Five masters of Brazilian jazz bridge years and styles to form 
The Reunion Project

Lifelong friends Felipe Salles, Chico Pinheiro, Tiago Costa and Edu Ribeiro, along with rising star Bruno Migotto, offer a modern spin on their jazz and Brazilian music influences on Varanda

The bonds forged during our formative years can be some of the strongest and most enduring throughout the rest of our lives, no matter where our paths might take us. Saxophonist Felipe Salles, guitarist Chico Pinheiro, pianist Tiago Costa and drummer Edu Ribeiro came of age in São Paulo listening to a unique blend of jazz and Brazilian music that shaped each of them as they’ve embarked on notable but diverging careers in music. 20 years on, all four come together for the first time and, joined by young lion bassist Bruno Migotto, form The Reunion Project. The quintet’s debut, Varanda, reflects the eclectic roots and youthful camaraderie of its members, deepened and honed by the maturity gleaned from two-plus decades of study and experience.

On Varanda (due out February 17 on Capri Records), these five Brazilian virtuosos explore the far-reaching crossroads of modern jazz and Brazilian music through nine original compositions and the aptly-chosen standard “Yesterdays,” which, in Costa’s tropically lush arrangement, puts the group’s unique spin on a familiar tune while expressing the warm nostalgia of the group’s reunion.

“We all share a common background, have the same early influences and figured out who we wanted to be as musicians around the same time,” Salles says. “From sitting in a room in college listening to music together to so many years later having established ourselves in the field, it’s quite a nice thing to come back and reunite on the other side of the spectrum from where you started.”
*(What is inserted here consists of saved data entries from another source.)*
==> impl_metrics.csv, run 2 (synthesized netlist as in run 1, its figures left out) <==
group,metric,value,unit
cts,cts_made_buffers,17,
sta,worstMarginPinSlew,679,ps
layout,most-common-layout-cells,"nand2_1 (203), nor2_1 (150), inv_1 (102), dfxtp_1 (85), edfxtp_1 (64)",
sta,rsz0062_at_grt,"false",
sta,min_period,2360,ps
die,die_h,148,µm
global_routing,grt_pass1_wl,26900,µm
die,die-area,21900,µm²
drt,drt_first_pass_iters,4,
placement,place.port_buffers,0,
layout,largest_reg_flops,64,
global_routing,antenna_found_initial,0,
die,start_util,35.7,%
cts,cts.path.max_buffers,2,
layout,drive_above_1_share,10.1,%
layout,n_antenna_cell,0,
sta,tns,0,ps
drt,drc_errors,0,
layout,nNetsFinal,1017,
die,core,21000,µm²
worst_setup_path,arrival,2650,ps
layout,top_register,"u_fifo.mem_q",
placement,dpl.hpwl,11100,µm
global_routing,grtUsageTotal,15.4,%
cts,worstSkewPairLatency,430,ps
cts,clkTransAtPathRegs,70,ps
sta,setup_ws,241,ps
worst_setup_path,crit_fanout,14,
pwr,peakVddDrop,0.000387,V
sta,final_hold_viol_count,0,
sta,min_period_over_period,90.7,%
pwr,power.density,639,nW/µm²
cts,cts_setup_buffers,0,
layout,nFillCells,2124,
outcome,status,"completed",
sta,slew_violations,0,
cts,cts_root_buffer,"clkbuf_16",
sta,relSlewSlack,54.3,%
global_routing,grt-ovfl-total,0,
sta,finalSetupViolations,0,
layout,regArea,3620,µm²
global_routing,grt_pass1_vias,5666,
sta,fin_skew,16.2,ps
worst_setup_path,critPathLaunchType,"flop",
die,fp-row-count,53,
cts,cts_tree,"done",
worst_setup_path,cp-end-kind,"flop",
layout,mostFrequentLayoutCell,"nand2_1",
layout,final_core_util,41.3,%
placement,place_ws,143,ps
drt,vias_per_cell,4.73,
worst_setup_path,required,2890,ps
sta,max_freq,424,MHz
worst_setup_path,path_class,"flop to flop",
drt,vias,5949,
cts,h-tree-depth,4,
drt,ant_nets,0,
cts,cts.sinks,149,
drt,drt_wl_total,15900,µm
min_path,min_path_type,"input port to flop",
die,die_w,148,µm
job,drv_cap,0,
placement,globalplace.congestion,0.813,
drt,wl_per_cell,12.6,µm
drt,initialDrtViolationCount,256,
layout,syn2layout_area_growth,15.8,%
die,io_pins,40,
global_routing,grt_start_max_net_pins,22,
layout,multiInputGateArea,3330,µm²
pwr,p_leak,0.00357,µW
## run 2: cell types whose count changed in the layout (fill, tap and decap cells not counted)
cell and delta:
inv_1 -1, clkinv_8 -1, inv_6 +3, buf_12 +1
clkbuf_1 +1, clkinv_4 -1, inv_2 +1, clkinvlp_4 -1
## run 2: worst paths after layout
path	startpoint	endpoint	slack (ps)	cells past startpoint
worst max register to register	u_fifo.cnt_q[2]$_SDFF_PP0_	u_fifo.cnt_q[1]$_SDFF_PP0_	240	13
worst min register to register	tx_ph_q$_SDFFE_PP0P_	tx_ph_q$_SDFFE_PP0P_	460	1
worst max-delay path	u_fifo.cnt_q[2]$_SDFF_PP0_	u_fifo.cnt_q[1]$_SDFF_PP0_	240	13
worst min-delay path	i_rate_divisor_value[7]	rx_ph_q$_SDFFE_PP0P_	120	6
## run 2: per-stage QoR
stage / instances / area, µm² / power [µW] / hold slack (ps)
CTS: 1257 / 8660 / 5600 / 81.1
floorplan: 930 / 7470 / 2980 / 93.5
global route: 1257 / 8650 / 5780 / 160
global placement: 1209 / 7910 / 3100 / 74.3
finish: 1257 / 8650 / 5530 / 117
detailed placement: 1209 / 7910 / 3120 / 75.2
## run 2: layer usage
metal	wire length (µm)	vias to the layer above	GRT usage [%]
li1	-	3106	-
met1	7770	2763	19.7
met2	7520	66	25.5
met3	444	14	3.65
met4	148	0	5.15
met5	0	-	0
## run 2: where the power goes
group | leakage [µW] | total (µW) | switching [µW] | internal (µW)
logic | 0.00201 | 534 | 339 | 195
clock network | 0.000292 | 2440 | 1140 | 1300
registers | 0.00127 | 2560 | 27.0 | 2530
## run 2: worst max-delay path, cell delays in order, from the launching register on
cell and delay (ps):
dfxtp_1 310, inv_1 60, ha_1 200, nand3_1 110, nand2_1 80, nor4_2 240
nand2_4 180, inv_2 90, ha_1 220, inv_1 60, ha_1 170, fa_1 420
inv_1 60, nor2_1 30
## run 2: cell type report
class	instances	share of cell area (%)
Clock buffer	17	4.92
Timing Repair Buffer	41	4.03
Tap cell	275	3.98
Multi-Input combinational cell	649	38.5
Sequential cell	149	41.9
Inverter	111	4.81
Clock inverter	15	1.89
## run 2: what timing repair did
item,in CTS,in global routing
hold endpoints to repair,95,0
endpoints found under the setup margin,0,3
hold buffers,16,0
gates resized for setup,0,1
Salles and Pinheiro share the longest relationship, dating back “to day care, pretty much,” according to the saxophonist. The two spent countless hours listening to fusion-era jazz giants like Weather Report, the Yellowjackets, and Pat Metheny, alongside Brazilian icons like Elis Regina, Milton Nascimento and Hermeto Pascoal. The frequent convergences of the time, like the Wayne Shorter/Milton Nascimento collaboration Native Dancer, were particularly thrilling to their ravenous young ears.

While Pinheiro pursued a short-lived (thankfully, given his now well-known musical gifts) interest in physics, Salles went on to study music at São Paulo’s University of Campinas (Unicamp), where he met both Costa and Ribeiro, forming a similarly music-focused friendship with the pianist and drummer. “The first actual gigs that I ever played were with those guys,” Salles recalls. “We’d get a gig at a nearby bar and we’d transcribe all our favorite hits from the current jazz bands of the time and try to play them. There was some pretty complex stuff happening at that time, and we were trying to learn from it.”
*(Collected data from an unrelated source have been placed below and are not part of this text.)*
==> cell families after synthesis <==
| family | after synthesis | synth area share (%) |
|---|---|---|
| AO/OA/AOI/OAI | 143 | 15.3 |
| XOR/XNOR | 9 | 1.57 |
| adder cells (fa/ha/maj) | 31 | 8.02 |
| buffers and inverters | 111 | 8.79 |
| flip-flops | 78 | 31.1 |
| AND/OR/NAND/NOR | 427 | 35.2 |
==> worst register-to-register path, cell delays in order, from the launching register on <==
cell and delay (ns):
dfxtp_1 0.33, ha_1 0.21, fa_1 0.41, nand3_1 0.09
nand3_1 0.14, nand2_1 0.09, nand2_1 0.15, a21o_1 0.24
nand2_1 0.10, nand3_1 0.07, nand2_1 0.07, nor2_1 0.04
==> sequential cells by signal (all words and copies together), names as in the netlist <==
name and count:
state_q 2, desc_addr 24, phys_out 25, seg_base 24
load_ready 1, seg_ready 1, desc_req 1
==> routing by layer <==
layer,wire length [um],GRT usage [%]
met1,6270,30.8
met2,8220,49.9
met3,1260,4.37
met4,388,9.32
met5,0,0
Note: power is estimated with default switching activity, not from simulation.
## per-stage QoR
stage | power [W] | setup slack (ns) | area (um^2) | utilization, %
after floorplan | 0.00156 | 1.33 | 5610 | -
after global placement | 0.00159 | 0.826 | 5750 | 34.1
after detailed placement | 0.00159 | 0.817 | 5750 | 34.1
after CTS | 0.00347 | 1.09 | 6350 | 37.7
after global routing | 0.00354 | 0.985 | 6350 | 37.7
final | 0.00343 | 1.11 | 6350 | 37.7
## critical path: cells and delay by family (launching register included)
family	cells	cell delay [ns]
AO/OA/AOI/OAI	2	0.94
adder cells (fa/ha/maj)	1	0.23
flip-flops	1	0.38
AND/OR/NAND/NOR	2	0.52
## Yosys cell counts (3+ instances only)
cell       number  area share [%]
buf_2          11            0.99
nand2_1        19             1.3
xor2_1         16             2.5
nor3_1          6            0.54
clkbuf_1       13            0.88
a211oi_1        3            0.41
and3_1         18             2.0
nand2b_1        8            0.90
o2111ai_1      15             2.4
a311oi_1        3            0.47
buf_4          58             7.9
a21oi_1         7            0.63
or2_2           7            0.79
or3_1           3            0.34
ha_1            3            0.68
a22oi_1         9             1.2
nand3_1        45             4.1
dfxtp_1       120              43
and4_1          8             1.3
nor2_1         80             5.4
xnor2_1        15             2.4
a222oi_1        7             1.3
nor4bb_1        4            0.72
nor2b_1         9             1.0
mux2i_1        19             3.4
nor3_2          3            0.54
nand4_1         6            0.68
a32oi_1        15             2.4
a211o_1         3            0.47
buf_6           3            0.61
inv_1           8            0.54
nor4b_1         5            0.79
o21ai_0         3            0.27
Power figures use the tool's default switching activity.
Salles left Brazil at age 22 to complete his studies at Boston’s New England Conservatory. Refocusing his attention from the subatomic to the sonic world, Pinheiro followed not long after, arriving in the same city to attend Berklee College of Music. Both established acclaimed careers in the States: Salles has played with the likes of Randy Brecker, David Liebman, Lionel Loueke and Sam Rivers in addition to his role as Associate Professor at of Jazz and African-American Music Studies at the University of Massachusetts Amherst; Pinheiro has worked with Brad Mehldau, Bob Mintzer, Esperanza Spalding, Ivan Lins and Dori Caymmi, continuing to bridge his jazz and Brazilian influences.
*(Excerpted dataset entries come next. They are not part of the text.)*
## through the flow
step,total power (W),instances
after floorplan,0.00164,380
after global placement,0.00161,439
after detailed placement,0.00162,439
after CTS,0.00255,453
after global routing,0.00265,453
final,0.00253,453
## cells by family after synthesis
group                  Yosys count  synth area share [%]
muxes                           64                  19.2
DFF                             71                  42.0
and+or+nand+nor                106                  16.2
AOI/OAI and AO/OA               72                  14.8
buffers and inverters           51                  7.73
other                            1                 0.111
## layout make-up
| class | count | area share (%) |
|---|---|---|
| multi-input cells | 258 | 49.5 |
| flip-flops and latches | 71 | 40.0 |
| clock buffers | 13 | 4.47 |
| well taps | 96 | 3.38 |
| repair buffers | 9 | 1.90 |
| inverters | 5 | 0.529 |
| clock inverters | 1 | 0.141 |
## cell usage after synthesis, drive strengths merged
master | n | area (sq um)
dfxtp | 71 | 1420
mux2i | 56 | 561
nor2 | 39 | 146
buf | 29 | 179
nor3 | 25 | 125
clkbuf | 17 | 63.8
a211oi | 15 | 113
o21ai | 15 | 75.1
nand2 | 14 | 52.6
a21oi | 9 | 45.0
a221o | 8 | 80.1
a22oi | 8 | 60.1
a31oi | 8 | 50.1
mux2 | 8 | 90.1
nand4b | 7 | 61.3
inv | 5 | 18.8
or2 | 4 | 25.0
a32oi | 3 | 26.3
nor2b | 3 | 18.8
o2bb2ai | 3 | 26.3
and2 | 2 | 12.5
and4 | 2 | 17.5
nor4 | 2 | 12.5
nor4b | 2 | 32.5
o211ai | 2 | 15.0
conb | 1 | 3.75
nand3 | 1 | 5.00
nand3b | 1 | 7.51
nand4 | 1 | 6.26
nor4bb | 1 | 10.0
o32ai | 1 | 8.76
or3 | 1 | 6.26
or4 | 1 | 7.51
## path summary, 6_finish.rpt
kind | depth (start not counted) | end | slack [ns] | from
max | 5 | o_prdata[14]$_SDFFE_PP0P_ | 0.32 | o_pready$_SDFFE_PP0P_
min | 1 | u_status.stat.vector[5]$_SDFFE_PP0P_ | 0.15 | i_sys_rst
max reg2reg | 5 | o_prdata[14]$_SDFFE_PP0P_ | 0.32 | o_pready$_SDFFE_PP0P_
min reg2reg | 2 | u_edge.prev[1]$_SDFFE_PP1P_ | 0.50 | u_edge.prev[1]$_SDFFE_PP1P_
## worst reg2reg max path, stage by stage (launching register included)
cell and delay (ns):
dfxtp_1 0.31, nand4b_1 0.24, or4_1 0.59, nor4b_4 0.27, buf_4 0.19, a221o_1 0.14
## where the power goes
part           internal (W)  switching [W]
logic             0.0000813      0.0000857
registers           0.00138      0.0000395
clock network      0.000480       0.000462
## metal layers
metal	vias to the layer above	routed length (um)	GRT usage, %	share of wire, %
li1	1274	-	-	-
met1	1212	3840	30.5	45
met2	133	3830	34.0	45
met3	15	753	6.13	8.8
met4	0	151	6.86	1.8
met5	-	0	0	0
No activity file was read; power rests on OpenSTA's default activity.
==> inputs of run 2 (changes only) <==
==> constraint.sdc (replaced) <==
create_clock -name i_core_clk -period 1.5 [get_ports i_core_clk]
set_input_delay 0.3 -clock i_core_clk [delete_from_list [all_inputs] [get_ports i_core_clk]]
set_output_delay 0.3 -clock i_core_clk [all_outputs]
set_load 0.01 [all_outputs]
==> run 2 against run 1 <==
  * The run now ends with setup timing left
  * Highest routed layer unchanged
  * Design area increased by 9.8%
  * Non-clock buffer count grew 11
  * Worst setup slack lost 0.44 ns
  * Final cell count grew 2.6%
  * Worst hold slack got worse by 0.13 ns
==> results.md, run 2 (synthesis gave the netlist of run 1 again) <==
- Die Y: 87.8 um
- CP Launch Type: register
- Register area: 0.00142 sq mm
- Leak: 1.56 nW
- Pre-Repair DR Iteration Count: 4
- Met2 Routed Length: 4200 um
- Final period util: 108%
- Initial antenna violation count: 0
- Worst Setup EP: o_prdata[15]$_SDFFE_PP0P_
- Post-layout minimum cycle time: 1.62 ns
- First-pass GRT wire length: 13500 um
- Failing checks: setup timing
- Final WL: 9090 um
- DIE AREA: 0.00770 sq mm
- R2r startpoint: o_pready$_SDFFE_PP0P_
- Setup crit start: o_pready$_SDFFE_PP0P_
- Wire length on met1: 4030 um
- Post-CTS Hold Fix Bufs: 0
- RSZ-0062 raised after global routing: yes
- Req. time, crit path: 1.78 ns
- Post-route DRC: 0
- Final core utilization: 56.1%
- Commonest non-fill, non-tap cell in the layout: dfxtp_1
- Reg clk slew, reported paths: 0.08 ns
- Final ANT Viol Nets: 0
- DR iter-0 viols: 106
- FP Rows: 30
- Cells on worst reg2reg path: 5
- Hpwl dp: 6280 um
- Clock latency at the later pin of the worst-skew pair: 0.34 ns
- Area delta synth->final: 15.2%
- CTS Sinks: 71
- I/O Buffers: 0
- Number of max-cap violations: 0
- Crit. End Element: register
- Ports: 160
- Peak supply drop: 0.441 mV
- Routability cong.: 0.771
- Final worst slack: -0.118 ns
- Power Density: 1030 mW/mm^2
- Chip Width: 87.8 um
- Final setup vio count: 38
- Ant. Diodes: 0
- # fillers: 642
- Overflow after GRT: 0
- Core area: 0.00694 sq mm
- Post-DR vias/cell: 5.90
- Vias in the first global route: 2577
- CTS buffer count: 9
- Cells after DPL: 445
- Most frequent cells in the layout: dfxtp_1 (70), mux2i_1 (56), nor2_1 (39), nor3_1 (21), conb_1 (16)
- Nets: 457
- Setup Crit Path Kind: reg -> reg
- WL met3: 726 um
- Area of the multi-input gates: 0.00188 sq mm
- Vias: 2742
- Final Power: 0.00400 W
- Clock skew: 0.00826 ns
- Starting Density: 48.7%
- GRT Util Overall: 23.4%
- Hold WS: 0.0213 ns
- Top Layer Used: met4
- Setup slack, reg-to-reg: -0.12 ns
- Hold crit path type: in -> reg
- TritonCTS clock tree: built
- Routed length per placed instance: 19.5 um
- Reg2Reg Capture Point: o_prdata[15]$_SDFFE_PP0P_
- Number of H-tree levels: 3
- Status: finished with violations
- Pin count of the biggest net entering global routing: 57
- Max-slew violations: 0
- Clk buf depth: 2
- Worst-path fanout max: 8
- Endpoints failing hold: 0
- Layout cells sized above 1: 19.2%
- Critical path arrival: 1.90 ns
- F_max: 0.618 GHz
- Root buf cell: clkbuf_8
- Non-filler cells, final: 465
Meanwhile, Costa and Ribeiro have become equally prominent on the Brazilian music scene. Costa has enjoyed a long tenure as pianist, arranger and producer for two-time Latin Grammy-winning vocalist Maria Rita as well as co-leading the ensemble Vento em Madeira and serving as arranger for Orquestra Jazz Sinfônica. Ribeiro has won a pair of Latin Grammys as a member of Trio Corrente with whom he’s recorded three albums, including a collaboration with saxophonist Paquito D’Rivera; he’s also worked with Mike Stern, Maria Schneider, Anthony Wilson and New York Voices, among others. Though younger than his bandmates, Migotto has played with most of the major names in Brazilian music, from Claudio Roditi to Wilson das Neves, as well as collaborating with Pinheiro and Costa, which Salles says made him the perfect fit for the project.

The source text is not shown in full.